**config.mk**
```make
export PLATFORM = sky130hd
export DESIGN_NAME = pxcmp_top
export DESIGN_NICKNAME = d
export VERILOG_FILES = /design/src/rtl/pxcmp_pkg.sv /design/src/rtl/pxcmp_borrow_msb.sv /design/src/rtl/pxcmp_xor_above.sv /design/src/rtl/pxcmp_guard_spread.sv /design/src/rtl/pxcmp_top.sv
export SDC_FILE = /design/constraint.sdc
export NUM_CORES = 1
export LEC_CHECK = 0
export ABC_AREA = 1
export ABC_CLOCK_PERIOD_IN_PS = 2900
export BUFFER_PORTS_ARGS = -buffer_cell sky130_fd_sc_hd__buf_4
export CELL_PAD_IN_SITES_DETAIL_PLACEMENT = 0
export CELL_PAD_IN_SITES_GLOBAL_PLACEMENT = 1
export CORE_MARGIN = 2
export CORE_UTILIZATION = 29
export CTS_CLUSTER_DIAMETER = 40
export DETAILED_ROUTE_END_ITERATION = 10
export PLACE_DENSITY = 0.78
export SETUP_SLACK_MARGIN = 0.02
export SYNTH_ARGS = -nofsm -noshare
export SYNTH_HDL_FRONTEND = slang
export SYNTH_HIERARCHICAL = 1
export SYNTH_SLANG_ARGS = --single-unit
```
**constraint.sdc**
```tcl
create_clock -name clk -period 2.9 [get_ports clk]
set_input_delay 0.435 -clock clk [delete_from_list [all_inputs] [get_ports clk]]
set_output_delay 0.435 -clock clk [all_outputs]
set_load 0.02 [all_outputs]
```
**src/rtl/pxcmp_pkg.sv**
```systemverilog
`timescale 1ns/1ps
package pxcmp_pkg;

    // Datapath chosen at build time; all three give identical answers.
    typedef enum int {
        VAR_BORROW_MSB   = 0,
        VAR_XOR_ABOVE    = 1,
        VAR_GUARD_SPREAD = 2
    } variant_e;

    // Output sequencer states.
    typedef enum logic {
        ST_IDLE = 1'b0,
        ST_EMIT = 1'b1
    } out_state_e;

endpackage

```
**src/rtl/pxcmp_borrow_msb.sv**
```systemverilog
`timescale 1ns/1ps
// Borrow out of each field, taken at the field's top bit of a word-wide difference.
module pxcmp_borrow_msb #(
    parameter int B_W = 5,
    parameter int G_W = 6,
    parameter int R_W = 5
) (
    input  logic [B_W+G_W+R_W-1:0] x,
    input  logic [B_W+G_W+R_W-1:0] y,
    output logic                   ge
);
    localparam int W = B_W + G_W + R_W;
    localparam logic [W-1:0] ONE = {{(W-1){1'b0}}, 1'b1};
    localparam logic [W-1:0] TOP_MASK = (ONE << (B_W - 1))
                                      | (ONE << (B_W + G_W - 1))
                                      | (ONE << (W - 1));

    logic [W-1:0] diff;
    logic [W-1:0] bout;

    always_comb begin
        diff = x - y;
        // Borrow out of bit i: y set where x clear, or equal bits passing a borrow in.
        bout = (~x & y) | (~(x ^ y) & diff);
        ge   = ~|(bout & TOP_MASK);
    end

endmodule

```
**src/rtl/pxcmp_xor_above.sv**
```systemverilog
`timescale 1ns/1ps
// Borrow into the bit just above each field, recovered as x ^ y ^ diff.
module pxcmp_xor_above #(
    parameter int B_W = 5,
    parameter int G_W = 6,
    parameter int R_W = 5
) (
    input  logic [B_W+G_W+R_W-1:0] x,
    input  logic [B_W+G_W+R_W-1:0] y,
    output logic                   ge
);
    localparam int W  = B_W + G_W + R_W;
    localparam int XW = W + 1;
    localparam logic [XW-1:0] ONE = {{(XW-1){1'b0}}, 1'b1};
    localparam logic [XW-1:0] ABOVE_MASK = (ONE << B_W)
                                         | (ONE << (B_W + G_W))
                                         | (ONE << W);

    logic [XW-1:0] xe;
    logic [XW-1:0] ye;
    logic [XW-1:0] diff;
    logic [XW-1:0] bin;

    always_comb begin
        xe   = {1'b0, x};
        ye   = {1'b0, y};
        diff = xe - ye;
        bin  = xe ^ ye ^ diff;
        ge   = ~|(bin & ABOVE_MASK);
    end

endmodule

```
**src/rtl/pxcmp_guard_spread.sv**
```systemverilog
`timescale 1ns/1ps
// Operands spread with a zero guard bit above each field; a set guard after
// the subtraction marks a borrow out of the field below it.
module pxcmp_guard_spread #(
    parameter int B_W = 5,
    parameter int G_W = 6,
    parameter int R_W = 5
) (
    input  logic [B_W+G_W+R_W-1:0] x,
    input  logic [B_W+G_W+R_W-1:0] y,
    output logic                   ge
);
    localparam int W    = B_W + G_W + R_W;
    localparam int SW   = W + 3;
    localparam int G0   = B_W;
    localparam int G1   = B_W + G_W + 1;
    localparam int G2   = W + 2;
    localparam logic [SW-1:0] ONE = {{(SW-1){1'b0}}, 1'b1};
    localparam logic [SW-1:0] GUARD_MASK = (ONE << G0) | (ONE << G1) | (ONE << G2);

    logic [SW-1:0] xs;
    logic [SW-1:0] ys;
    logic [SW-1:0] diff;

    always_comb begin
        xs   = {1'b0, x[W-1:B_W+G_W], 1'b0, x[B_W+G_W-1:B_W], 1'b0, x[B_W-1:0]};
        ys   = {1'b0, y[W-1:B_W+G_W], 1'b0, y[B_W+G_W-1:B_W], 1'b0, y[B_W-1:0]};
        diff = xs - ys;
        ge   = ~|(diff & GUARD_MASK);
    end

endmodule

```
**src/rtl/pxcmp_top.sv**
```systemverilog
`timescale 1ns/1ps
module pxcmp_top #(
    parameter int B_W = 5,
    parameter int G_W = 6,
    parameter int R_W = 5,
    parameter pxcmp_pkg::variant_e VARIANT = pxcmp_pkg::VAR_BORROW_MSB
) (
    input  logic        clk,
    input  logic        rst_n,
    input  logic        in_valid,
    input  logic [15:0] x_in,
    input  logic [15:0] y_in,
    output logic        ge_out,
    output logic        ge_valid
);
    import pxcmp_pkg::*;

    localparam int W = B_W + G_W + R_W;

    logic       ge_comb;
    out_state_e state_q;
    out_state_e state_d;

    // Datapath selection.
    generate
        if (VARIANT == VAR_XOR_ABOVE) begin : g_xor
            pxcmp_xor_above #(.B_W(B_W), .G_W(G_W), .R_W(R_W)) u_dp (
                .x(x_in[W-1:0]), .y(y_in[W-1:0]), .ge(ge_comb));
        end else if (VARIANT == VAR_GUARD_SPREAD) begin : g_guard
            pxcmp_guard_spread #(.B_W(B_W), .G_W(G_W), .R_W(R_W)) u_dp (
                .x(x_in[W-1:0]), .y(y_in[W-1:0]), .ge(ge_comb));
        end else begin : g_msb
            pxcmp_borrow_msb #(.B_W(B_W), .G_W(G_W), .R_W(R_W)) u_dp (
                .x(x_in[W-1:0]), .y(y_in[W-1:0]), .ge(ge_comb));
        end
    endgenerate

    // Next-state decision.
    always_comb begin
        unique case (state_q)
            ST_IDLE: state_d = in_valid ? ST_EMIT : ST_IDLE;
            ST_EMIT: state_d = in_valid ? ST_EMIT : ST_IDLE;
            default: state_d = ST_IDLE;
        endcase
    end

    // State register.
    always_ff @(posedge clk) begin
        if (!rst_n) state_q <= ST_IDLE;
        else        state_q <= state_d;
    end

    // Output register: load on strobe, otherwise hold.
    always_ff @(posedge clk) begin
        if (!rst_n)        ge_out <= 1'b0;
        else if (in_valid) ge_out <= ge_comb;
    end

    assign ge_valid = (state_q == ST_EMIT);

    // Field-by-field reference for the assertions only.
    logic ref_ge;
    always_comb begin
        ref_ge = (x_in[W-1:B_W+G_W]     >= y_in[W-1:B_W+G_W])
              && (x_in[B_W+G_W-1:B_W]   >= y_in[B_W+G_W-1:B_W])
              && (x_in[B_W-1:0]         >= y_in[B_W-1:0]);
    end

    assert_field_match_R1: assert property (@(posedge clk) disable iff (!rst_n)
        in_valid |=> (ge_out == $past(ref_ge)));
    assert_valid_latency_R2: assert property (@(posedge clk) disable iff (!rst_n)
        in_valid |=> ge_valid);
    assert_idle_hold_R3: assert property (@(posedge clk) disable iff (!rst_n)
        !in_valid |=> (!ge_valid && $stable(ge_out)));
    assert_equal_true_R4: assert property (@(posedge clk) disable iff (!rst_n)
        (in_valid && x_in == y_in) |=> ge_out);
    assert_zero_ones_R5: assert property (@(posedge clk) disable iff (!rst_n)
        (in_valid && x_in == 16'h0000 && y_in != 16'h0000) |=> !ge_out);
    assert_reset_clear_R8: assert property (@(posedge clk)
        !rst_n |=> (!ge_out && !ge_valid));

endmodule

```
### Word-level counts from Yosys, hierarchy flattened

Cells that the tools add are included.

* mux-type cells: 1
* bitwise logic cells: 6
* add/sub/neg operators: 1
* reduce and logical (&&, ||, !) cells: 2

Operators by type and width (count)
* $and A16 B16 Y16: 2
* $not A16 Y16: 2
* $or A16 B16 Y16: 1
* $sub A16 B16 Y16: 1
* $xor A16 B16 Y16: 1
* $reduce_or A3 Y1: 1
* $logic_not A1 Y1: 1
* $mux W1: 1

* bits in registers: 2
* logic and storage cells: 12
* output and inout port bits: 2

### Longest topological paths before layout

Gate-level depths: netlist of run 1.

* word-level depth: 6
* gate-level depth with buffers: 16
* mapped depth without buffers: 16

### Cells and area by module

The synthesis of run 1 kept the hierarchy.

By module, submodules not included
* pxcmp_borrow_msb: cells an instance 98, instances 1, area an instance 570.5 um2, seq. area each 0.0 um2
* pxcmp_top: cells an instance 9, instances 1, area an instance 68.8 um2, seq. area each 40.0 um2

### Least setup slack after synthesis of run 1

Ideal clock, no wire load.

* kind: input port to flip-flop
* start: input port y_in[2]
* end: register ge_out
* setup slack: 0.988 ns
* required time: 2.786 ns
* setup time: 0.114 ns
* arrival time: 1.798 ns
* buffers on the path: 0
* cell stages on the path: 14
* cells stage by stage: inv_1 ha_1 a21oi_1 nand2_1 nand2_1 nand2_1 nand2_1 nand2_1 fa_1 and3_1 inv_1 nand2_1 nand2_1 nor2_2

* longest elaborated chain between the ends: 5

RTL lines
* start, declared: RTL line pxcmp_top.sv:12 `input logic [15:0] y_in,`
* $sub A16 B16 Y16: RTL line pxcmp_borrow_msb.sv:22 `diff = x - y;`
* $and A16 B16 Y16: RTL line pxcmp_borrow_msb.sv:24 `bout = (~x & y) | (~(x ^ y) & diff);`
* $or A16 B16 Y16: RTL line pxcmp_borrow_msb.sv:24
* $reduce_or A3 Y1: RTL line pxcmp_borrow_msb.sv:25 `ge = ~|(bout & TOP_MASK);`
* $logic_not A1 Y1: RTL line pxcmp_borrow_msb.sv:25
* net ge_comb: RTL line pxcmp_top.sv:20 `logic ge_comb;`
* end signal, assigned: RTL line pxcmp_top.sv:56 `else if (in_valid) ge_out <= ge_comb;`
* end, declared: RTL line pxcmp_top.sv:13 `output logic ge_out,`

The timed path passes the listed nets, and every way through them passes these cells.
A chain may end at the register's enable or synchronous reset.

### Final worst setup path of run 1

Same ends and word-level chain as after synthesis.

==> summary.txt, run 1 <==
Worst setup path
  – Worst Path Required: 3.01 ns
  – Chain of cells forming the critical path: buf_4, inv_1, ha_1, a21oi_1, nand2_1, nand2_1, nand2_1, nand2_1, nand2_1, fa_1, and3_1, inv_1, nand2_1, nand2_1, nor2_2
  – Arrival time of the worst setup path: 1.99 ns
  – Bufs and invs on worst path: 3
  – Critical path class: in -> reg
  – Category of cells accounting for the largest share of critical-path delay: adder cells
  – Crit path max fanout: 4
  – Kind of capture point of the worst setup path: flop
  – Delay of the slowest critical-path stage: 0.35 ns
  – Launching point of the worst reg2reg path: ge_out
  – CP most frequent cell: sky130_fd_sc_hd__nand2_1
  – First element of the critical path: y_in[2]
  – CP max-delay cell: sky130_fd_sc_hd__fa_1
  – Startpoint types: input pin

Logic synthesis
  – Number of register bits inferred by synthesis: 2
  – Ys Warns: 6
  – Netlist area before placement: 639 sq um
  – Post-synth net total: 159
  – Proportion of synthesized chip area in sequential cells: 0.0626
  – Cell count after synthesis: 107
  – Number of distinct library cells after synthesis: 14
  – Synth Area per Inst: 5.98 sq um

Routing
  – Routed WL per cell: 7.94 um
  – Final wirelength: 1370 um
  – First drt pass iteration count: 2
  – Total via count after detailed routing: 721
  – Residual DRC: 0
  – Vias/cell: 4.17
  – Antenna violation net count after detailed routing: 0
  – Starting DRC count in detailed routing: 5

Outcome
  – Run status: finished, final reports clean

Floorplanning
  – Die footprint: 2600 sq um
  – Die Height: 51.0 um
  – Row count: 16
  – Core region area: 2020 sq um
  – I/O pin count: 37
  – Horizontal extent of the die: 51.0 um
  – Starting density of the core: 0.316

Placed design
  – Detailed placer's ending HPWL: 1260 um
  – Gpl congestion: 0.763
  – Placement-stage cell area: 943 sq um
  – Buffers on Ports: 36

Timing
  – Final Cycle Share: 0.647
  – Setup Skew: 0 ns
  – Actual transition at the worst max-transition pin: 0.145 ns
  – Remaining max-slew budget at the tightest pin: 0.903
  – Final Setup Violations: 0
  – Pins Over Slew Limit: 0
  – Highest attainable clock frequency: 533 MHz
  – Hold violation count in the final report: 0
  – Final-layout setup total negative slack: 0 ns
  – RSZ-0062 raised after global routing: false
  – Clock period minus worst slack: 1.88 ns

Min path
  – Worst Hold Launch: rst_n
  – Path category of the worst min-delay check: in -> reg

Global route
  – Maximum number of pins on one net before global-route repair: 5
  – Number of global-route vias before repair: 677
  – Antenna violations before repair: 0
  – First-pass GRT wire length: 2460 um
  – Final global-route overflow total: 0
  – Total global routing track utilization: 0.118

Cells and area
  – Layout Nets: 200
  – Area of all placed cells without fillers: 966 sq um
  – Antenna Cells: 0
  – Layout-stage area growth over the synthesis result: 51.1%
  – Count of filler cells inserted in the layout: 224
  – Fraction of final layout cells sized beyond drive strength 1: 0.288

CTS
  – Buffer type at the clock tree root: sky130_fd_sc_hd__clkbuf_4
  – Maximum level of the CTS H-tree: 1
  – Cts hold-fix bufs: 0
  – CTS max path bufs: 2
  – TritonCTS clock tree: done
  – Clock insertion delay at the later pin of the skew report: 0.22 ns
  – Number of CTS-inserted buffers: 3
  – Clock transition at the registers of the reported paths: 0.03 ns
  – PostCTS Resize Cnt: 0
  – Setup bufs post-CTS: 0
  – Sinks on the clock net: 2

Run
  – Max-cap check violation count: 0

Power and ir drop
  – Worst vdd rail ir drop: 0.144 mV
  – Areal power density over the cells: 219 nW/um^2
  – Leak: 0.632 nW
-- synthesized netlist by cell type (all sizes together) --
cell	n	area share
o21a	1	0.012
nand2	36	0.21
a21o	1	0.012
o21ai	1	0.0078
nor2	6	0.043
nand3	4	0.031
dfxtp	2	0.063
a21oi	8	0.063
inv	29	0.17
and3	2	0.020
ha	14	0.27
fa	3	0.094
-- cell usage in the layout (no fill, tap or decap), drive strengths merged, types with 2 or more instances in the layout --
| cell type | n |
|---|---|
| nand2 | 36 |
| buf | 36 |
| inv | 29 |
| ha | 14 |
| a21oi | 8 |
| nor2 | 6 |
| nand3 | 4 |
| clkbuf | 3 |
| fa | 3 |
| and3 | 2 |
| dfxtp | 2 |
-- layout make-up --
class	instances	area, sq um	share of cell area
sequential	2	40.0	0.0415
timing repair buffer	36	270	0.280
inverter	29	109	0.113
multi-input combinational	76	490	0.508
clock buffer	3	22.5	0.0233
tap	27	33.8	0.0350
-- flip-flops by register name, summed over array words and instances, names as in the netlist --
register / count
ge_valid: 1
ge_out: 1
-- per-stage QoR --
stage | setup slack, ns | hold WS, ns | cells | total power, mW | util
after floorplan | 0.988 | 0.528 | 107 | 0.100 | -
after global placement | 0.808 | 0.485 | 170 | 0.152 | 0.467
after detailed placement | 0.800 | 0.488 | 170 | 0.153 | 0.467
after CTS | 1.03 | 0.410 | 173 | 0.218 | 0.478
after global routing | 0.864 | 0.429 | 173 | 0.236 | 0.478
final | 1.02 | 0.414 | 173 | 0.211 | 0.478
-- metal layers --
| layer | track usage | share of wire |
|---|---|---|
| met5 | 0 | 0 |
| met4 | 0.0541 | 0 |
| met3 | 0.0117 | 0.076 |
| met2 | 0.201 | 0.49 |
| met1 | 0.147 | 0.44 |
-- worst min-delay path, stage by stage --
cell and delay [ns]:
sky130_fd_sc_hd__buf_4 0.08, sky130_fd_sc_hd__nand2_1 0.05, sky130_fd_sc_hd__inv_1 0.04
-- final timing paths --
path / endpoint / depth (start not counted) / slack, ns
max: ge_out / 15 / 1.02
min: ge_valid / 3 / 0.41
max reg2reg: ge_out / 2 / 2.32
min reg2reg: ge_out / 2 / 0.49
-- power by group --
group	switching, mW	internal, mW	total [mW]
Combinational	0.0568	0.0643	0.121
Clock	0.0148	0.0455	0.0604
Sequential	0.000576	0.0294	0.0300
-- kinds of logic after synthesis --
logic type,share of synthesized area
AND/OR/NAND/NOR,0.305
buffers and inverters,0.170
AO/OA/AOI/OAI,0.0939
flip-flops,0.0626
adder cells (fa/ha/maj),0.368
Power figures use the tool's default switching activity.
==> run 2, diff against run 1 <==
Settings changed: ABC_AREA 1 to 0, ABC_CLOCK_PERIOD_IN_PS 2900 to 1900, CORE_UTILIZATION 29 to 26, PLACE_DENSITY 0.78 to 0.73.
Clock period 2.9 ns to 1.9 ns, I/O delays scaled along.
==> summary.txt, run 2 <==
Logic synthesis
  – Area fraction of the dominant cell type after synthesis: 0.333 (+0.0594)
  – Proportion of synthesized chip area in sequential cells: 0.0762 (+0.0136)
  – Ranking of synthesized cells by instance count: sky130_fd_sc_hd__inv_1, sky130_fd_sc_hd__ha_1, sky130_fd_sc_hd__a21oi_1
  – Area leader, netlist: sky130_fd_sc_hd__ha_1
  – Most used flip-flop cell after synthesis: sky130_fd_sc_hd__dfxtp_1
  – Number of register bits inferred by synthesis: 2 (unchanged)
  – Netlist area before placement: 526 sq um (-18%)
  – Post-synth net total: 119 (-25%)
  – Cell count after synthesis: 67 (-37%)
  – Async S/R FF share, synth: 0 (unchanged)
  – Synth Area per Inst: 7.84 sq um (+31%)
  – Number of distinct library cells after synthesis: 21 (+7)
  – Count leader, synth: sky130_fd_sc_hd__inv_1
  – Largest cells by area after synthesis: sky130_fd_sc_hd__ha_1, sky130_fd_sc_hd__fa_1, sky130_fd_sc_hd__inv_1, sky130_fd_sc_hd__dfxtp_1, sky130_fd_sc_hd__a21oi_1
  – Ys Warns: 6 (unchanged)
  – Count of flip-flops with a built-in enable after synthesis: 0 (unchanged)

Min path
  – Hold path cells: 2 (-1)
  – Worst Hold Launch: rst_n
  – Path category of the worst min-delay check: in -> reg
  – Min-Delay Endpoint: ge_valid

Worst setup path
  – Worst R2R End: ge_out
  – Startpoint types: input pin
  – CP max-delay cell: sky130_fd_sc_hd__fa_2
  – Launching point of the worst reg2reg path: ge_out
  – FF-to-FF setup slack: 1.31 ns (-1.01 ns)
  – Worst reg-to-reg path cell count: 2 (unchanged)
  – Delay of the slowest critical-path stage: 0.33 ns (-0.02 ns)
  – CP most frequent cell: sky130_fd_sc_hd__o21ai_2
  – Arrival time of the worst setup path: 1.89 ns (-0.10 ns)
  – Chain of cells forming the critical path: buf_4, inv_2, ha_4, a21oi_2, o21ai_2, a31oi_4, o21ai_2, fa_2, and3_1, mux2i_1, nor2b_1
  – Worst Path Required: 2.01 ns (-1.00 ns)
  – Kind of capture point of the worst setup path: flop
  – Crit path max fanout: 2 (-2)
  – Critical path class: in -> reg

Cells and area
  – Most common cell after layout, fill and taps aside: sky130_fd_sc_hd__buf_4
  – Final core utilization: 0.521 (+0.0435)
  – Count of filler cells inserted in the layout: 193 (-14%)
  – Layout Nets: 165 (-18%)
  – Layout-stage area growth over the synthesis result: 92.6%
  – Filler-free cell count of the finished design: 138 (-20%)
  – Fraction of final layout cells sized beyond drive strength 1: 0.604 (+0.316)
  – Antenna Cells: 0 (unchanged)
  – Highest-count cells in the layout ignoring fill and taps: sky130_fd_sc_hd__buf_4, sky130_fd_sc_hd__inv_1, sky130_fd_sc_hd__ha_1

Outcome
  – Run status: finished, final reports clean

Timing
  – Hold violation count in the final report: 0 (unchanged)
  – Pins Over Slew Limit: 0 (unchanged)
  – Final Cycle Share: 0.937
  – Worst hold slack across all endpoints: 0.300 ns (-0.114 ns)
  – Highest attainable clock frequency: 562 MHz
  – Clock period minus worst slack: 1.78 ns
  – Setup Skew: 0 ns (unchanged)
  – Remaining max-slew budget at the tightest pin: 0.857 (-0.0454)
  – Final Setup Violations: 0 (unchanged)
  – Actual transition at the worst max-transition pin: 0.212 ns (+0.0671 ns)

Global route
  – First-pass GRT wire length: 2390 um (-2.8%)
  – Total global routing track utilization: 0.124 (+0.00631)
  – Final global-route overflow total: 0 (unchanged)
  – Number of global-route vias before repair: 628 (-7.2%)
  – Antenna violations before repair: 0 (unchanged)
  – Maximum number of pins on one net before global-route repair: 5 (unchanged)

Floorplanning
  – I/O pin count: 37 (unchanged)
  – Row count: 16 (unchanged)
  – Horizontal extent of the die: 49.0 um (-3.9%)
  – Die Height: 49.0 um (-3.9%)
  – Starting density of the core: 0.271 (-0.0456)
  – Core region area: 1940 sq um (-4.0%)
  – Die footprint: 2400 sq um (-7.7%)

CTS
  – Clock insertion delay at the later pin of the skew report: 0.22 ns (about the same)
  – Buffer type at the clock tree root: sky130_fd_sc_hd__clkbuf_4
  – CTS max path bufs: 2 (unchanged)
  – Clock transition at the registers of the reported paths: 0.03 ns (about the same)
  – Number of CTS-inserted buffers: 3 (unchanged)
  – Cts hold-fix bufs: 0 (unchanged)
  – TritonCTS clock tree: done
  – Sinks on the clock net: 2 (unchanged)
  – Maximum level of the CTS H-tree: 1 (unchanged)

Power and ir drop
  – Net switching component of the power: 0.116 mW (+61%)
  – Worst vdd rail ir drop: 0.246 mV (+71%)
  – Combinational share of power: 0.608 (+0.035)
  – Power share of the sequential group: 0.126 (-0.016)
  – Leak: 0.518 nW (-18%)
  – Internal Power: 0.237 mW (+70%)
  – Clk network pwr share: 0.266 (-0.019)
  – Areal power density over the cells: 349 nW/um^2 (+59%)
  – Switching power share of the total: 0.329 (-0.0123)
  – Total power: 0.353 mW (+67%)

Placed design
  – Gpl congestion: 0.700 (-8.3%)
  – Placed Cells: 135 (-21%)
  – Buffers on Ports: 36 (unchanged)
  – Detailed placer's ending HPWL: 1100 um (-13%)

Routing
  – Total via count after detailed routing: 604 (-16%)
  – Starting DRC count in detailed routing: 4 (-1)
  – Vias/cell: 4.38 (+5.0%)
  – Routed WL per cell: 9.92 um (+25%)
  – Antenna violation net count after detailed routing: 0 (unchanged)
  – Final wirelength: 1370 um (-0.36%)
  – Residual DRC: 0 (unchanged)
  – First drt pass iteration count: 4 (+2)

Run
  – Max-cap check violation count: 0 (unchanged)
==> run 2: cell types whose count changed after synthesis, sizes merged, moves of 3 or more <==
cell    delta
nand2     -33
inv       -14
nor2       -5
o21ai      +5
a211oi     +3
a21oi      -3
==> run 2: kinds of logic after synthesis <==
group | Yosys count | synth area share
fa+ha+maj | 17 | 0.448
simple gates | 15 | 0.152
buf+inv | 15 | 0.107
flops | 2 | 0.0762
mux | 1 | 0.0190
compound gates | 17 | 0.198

- - - - -

■ ABOUT THIS TASK ■
From the records above, repeat exactly the lines from the one with "synthesis: 0.333 (+0.0594)" through the one with "synthesis: 2 (unchanged)", both included.

■ WRITTEN SOLUTION ■
  – Area fraction of the dominant cell type after synthesis: 0.333 (+0.0594)
  – Proportion of synthesized chip area in sequential cells: 0.0762 (+0.0136)
  – Ranking of synthesized cells by instance count: sky130_fd_sc_hd__inv_1, sky130_fd_sc_hd__ha_1, sky130_fd_sc_hd__a21oi_1
  – Area leader, netlist: sky130_fd_sc_hd__ha_1
  – Most used flip-flop cell after synthesis: sky130_fd_sc_hd__dfxtp_1
  – Number of register bits inferred by synthesis: 2 (unchanged)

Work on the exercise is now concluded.